What is required
All lines of the records below that contain the word "localparam" must be listed.
(Beginning of Data)
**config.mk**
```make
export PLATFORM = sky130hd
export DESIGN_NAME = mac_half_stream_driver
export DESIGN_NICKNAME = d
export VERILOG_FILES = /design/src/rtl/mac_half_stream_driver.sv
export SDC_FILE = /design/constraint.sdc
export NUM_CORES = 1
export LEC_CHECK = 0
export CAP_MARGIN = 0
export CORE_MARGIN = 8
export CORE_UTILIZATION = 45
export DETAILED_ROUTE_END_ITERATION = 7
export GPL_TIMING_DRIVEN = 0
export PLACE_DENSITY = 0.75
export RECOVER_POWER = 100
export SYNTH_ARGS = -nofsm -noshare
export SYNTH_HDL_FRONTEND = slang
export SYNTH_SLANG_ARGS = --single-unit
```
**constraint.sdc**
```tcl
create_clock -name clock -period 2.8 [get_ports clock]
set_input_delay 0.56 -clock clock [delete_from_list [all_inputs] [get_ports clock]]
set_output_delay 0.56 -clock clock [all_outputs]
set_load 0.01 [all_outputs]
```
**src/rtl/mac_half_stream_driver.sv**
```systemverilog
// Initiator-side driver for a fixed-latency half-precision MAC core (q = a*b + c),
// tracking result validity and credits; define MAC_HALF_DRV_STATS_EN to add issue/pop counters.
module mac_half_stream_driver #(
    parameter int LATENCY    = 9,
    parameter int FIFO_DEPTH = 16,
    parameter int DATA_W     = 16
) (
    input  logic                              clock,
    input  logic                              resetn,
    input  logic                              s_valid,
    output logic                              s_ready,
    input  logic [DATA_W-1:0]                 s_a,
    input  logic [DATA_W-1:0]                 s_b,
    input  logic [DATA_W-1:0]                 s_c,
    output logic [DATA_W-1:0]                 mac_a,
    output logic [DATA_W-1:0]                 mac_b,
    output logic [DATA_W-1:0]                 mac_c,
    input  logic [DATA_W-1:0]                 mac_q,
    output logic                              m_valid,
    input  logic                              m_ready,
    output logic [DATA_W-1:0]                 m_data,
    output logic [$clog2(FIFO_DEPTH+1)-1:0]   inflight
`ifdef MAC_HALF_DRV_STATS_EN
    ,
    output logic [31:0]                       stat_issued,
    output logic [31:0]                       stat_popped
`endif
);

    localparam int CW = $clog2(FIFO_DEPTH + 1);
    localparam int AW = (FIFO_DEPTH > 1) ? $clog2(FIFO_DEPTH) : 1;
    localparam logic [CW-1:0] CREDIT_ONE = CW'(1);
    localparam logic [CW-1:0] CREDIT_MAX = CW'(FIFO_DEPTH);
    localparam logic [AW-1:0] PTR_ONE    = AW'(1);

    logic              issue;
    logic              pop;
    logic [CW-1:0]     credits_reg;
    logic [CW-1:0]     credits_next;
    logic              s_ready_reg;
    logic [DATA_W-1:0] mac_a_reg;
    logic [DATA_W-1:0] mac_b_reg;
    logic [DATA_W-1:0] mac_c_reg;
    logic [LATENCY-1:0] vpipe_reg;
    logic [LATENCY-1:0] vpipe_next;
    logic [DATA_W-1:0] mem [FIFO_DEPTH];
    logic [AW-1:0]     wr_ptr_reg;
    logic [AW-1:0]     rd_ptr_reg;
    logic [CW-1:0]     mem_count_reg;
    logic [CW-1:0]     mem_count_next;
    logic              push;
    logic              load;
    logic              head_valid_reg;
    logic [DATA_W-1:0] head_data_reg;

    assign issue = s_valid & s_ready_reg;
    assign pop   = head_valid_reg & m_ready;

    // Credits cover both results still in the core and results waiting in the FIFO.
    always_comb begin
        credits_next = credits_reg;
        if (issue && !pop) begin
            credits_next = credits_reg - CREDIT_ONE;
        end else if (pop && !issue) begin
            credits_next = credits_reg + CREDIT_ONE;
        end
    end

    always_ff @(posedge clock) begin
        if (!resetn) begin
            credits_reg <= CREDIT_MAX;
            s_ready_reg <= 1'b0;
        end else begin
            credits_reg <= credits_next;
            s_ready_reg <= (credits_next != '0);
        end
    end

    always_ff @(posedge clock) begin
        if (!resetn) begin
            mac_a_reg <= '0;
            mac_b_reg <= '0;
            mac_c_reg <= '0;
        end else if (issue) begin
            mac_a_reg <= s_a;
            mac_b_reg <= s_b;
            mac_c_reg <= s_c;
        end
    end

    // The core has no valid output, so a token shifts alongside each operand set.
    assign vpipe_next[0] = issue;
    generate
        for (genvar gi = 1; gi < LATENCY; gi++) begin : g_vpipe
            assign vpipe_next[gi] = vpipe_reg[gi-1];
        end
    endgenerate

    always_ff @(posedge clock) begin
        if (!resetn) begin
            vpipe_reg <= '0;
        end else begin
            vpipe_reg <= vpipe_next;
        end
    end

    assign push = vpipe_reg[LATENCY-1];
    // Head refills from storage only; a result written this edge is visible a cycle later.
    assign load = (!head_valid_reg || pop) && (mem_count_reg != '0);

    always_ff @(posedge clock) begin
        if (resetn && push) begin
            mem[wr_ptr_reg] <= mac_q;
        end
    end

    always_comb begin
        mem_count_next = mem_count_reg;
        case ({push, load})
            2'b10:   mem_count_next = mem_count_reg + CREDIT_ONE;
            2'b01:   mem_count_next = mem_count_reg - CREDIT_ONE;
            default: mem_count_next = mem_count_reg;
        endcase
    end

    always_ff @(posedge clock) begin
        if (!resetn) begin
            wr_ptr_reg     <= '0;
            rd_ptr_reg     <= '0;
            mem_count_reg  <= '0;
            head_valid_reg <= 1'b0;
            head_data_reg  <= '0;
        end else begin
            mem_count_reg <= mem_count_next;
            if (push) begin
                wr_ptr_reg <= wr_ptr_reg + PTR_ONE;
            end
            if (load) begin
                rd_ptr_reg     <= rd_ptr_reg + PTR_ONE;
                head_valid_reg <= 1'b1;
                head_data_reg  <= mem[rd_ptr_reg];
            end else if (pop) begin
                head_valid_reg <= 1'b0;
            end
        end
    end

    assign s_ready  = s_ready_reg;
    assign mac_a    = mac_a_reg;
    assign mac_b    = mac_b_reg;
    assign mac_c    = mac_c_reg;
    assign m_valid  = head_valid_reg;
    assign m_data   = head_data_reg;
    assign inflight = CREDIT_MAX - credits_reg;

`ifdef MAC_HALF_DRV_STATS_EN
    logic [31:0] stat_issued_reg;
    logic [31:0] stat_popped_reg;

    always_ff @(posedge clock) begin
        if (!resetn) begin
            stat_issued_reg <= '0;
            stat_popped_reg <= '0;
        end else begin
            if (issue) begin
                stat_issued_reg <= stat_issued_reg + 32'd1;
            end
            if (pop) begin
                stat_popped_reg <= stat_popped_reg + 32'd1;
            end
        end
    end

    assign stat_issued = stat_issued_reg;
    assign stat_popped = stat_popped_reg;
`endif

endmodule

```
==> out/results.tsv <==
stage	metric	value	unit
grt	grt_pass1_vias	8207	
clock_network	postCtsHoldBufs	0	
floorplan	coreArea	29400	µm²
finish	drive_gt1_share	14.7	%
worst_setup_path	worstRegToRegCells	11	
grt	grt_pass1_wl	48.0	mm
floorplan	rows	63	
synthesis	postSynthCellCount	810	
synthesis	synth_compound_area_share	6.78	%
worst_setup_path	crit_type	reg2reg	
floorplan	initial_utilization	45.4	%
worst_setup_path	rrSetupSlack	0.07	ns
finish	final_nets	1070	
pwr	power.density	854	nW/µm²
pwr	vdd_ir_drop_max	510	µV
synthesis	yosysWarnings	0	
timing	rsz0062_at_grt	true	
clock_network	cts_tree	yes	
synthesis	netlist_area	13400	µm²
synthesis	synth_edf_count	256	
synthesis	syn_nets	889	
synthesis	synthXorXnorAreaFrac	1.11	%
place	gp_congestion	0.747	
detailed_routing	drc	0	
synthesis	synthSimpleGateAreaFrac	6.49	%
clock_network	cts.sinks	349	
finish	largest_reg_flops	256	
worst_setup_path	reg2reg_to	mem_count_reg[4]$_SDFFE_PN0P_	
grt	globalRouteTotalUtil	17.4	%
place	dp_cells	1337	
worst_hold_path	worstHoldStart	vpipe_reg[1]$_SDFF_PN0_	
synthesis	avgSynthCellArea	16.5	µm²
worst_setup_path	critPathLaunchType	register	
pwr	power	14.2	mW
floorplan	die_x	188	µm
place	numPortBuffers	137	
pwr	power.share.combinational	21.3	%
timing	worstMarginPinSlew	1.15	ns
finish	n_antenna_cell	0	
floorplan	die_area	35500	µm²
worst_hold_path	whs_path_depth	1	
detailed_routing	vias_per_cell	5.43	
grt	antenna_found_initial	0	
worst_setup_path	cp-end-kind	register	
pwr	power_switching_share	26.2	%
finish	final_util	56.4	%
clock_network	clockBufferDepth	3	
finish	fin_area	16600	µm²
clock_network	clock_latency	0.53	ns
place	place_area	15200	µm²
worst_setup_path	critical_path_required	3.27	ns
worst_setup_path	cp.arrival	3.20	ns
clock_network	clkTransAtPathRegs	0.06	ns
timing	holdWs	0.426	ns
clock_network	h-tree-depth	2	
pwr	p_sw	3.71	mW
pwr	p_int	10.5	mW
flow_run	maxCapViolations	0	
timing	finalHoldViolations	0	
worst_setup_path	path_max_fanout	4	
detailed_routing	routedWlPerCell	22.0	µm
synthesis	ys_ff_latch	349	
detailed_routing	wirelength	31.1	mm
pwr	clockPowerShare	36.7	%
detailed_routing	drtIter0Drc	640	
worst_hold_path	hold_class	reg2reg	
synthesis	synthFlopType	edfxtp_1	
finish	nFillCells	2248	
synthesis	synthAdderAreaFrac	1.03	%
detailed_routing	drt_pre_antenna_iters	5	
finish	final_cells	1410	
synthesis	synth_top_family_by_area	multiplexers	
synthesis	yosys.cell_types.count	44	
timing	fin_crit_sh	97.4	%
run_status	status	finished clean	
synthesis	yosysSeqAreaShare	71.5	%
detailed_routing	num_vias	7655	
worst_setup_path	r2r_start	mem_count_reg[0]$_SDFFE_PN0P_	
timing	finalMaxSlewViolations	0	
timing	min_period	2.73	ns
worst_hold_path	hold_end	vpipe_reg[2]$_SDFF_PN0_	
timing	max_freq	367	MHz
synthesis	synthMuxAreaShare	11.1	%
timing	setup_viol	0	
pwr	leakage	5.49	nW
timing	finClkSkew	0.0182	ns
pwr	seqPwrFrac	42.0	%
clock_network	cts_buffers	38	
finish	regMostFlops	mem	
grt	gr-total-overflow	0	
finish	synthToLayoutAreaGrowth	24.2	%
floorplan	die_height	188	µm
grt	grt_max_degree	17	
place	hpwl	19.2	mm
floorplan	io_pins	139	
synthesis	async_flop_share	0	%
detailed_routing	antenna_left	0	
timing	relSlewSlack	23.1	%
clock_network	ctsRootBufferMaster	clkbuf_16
(End of Data)
Exercise output
    localparam int CW = $clog2(FIFO_DEPTH + 1);
    localparam int AW = (FIFO_DEPTH > 1) ? $clog2(FIFO_DEPTH) : 1;
    localparam logic [CW-1:0] CREDIT_ONE = CW'(1);
    localparam logic [CW-1:0] CREDIT_MAX = CW'(FIFO_DEPTH);
    localparam logic [AW-1:0] PTR_ONE    = AW'(1);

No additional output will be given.